Continuing the legacy
To many, the efficient running of major regattas and maintaining an historic clubhouse may seem mundane, not unique operating functions for a major yacht club. What those people may not see, however, is what LYC has done to grow its membership, particularly post-college sailors, a feat many clubs envy.
Countless sailing legends have broken bread in the Club’s elegant dining room. © Maureen Koeppel
Larchmont Yacht Club is in a unique position, both geographically and resource-wise. Being the closest major yacht club to New York City, and only a 12-minute walk from the train station, LYC offers a the convenience and access post-college sailors living in the City require. Add to that LYC’s ongoing team racing program and these 20-somethings love the Club. Enabling them to fully appreciate what a LYC membership has to offer (sailing, dining, tennis, pool, paddle, etc.), these young sailors can join LYC as Summer Sailing Members at an extremely attractive price. The result has been a steady flow of young, highly skilled sailors becoming part of the LYC family and carrying on the Club’s traditions.
This summer’s highlights
Looking ahead to this summer, Larchmont Yacht Club has its two major annual events teed-up to be successes. The Edlu Race, the Club’s annual distance race (now set at 32 NM for spinnaker boats with shorter courses for non-spinnaker boats) will be sailed on Saturday, May 12. As the Club’s Edlu promotions say, “Come for the great race, stay for the great party.” LYC has taken heed of the fact that successful on-the-water events need to be matched with equally impressive activities ashore. Last year’s Edlu saw more boats crossing the line than in over a decade, and the party ashore was all you could ask for. You can even race if you don’t have a formal rating by entering the “Club Division” and sailing with a LYC-assigned rating. You can register for the Edlu at YachtScoring.com.
Then, July 15-22, it’s the 120th Larchmont Race Week with separate circles for one-designs, racer/cruisers, Vanguard 15s and Ideal 18s. There will also be classic yachts racing the first weekend and the final Sunday will be the fourth annual Around Execution Rocks Race, a multi-class, single starting line race around the venerable Execution Lighthouse and back. Set a new ExRx record, as Linda & Andrew Weiss’ Sydney 43 Christopher Dragon did last year, and win a case of rum.
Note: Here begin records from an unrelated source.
## src/rtl/shift_seq.sv

```systemverilog
// shift_seq: multi-cycle RV32 SLL/SRL/SRA sequencer built on a narrow shifter.
// Moves the operand at most STEP bits per cycle. It accepts one op at a time from
// issue and holds the result until writeback takes it.
// Ports:
//   clk_i, rst_i          clock, synchronous active-high reset
//   flush_i               abort any in-flight op and drop its result
//   req_valid_i/ready_o   request handshake (ready only in IDLE)
//   funct3_i, funct7_i    001 = SLL; 101 = SRL, or SRA when funct7_i is set
//   op1_i, op2_i          value to shift, shift amount (op2_i[4:0] only)
//   res_valid_o/ready_i   result handshake
//   res_o                 shifted result, qualified by res_valid_o
//   busy_o                sequencer not in IDLE
module shift_seq #(
  parameter int unsigned XLEN = 32,
  parameter int unsigned STEP = 4
) (
  input  logic            clk_i,
  input  logic            rst_i,
  input  logic            flush_i,
  input  logic            req_valid_i,
  output logic            req_ready_o,
  input  logic [2:0]      funct3_i,
  input  logic            funct7_i,
  input  logic [XLEN-1:0] op1_i,
  input  logic [XLEN-1:0] op2_i,
  output logic            res_valid_o,
  input  logic            res_ready_i,
  output logic [XLEN-1:0] res_o,
  output logic            busy_o
);

  // Remaining-count width; one bit wider than a shamt so STEP=32 fits.
  localparam int unsigned CW = 6;

  typedef enum logic [1:0] {IDLE, BUSY, DONE} state_e;
  typedef enum logic [1:0] {M_SLL, M_SRL, M_SRA} mode_e;

  state_e          state_q, state_d;
  mode_e           mode_q, mode_in;
  logic [XLEN-1:0] val_q, val_shift;
  logic [CW-1:0]   rem_q, rem_in, rem_nxt, k_c;
  logic            ready_d, valid_d, busy_d;
  logic            accept_c, load_res_c;
  logic            unused_op2;

  assign unused_op2 = ^op2_i[XLEN-1:5];
  assign accept_c   = req_valid_i && req_ready_o;

  // Decode an incoming request; unsupported funct3 becomes a zero-length shift.
  always_comb begin
    mode_in = M_SLL;
    rem_in  = '0;
    case (funct3_i)
      3'b001: begin
        mode_in = M_SLL;
        rem_in  = {1'b0, op2_i[4:0]};
      end
      3'b101: begin
        mode_in = funct7_i ? M_SRA : M_SRL;
        rem_in  = {1'b0, op2_i[4:0]};
      end
      default: begin
        mode_in = M_SLL;
        rem_in  = '0;
      end
    endcase
  end

  // Narrow shift step: move min(STEP, rem) bits this cycle.
  always_comb begin
    k_c     = (rem_q < CW'(STEP)) ? rem_q : CW'(STEP);
    rem_nxt = rem_q - k_c;
    case (mode_q)
      M_SRL:   val_shift = val_q >> k_c;
      M_SRA:   val_shift = $signed(val_q) >>> k_c;
      default: val_shift = val_q << k_c;
    endcase
  end

  // State register plus registered handshake/status outputs.
  always_ff @(posedge clk_i) begin
    if (rst_i) begin
      state_q     <= IDLE;
      req_ready_o <= 1'b1;
      res_valid_o <= 1'b0;
      busy_o      <= 1'b0;
    end else begin
      state_q     <= state_d;
      req_ready_o <= ready_d;
      res_valid_o <= valid_d;
      busy_o      <= busy_d;
    end
  end

  // Next-state logic; flush overrides everything except reset.
  always_comb begin
    state_d = state_q;
    case (state_q)
      IDLE: if (accept_c) state_d = (rem_in != '0) ? BUSY : DONE;
      BUSY: if (rem_nxt == '0) state_d = DONE;
      DONE: if (res_ready_i) state_d = IDLE;
      default: state_d = IDLE;
    endcase
    if (flush_i) state_d = IDLE;
  end

  // Output decode of the upcoming state, registered above.
  always_comb begin
    ready_d    = (state_d == IDLE);
    valid_d    = (state_d == DONE);
    busy_d     = (state_d != IDLE);
    load_res_c = (state_q != DONE) && (state_d == DONE);
  end

  // Datapath: operand/count registers and the held result.
  always_ff @(posedge clk_i) begin
    if (rst_i) begin
      val_q  <= '0;
      rem_q  <= '0;
      mode_q <= M_SLL;
      res_o  <= '0;
    end else if (flush_i) begin
      rem_q <= '0;
    end else begin
      case (state_q)
        IDLE: begin
          if (accept_c) begin
            val_q  <= op1_i;
            rem_q  <= rem_in;
            mode_q <= mode_in;
          end
        end
        BUSY: begin
          val_q <= val_shift;
          rem_q <= rem_nxt;
        end
        default: ;
      endcase
      // Capture the result only on entry to DONE so res_o holds otherwise.
      if (load_res_c) res_o <= (state_q == IDLE) ? op1_i : val_shift;
    end
  end

endmodule

```

## config.mk

```make
export PLATFORM = sky130hd
export DESIGN_NAME = shift_seq
export DESIGN_NICKNAME = d
export VERILOG_FILES = /design/src/rtl/shift_seq.sv
export SDC_FILE = /design/constraint.sdc
export NUM_CORES = 1
export LEC_CHECK = 0
export CAP_MARGIN = 10
export CORE_MARGIN = 2
export CORE_UTILIZATION = 46
export CTS_CLUSTER_SIZE = 10
export DETAILED_ROUTE_END_ITERATION = 16
export GPL_ROUTABILITY_DRIVEN = 1
export PLACE_DENSITY = 0.81
export REMOVE_ABC_BUFFERS = 1
export SYNTH_ARGS = -nofsm -noshare
export SYNTH_HDL_FRONTEND = slang
export SYNTH_SLANG_ARGS = --single-unit
```

## constraint.sdc

```tcl
create_clock -name clk_i -period 9.8 [get_ports clk_i]
set_input_delay 1.96 -clock clk_i [delete_from_list [all_inputs] [get_ports clk_i]]
set_output_delay 1.96 -clock clk_i [all_outputs]
set_load 0.01 [all_outputs]
```

[After elaboration in Yosys (flattened, before gate mapping)]
Cells that the tools add are included.
Word-level totals
  register bits: 77
  bits of input ports: 73
  output and inout port bits: 35
  logic and storage cells: 53
Operators by class
  add/subtract/negate cells: 1
  order comparisons: 1
  equal/unequal tests: 9
  shift-type cells: 3
  mux-type cells: 16
  bitwise logic cells: 1
  reduce and logical (&&, ||, !) cells: 14
Operator list (count)
  32-bit one-hot mux with 2 select lines: 2
  32-bit 2-to-1 mux: 2
  32-bit by 6-bit << shifter with 32-bit output: 1
  32-bit by 6-bit right shift with 32-bit output: 1
  32-bit by 6-bit >>> shifter with 32-bit output: 1
  2-bit 2-to-1 mux: 7
  6-bit 2-to-1 mux: 2
  6-bit one-hot mux with 2 select lines: 1
  2-bit equality test (second input constant): 3
  6-bit logical NOT: 1
  6-bit by 3-bit less-than comparator with 1-bit output (second input constant): 1
  2-bit one-hot mux with 3 select lines: 1
  3-bit AND reduction: 2
  6-bit nonzero test: 1
  6-bit subtractor: 1
  5-bit 2-to-1 mux: 1
  2-bit by 1-bit equality test with 1-bit output (second input constant): 2
  2-bit logical NOT: 2
  2-bit != test (second input constant): 2
  2-bit AND reduction: 2
  2-bit nonzero test: 2
  2-bit OR reduction: 2
  3-bit by 1-bit equality test with 1-bit output (second input constant): 1
  3-bit equality test (second input constant): 1
  other kinds (2): 3

[Logic depth before layout (Yosys ltp)]
  depth in word-level cells: 11
  gate-level depth with buffers: 17
  mapped depth without buffers: 10

[Worst setup path before layout]
Ideal clock, no wire load.
  path type: input to register
  from: input op2_i[1]
  to: register res_o[27]
  library setup time: 131 ps
  arrival time: 3618 ps
  required time: 9669 ps
  slack: 6052 ps
  stages on the path: 8
  path buffers: 2
  cell sequence: or4_1 o21ai_0 nand2_1 o21a_1 clkbuf_1 clkbuf_1 a31oi_1 o21ai_0
On the way
  longest elaborated chain between the ends: 9
Ends and longest elaborated chain
  start: declaration: RTL line 25  | input logic [XLEN-1:0] op2_i,
  5-bit 2-to-1 mux: RTL line 53  | case (funct3_i)
  6-bit nonzero test: RTL line 99  | IDLE: if (accept_c) state_d = (rem_in != '0) ? BUSY : DONE;
  2-bit 2-to-1 mux (2 in series): RTL line 99
  2-bit one-hot mux with 3 select lines: RTL line 98  | case (state_q)
  2-bit 2-to-1 mux: RTL line 104  | if (flush_i) state_d = IDLE;
  2-bit equality test: RTL line 112  | load_res_c = (state_q != DONE) && (state_d == DONE);
  1-bit logical AND: RTL line 112
  2-bit AND reduction (no source line)
  end signal: assignment: RTL line 140  | if (load_res_c) res_o <= (state_q == IDLE) ? op1_i : val_shift;
  end: declaration: RTL line 28  | output logic [XLEN-1:0] res_o,
No other way between the ends.
A chain may end at the register's enable or synchronous reset.

[Worst setup path in the final report]
  from: input req_valid_i
  to: register res_o[29]
On the way
  longest elaborated chain between the ends: 7
Ends and longest elaborated chain
  start: declaration: RTL line 20  | input logic req_valid_i,
  1-bit logical AND: RTL line 47  | assign accept_c = req_valid_i && req_ready_o;
  2-bit 2-to-1 mux: RTL line 99
  2-bit one-hot mux with 3 select lines: RTL line 98
  2-bit 2-to-1 mux: RTL line 104
  2-bit equality test: RTL line 112
  1-bit logical AND: RTL line 112
  2-bit AND reduction (no source line)
No other way between the ends.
This year marks the 92nd Larchmont Junior Race Week. © Howie McMichael
Admittedly, Larchmont Race Week, like many long standing regattas, went through some lean years, but thanks to efforts by the LYC Yachting Committee, new life and vitality has been breathed into this iconic event, causing many “old timers” to remark, “Now this is the Larchmont Race Week I remember!” Yes, the competition, fun, and legendary camaraderie of Larchmont Race Week have returned. You can register at YachtScoring.com.
Maintaining its legacy
Larchmont Yacht Club continues to be one of the leading yacht clubs in the world, with the right location, great sailors, gracious hospitality, and a willingness to give back to the sport of yacht racing through regattas, volunteerism, and providing competitors. Today, the legacy of competition and camaraderie first envisioned 138 years ago lives on and, perhaps, has become stronger with every passing year. The Flag Officers of Larchmont Yacht Club invite all sailors to participate in the Edlu Race and Larchmont Race Week and, when at the Club, feel free to explore the art, history, and artifacts that so boldly express where the Club has come from…and where it’s going.
Buttons Padin is Larchmont Yacht Club’s Fleet Captain.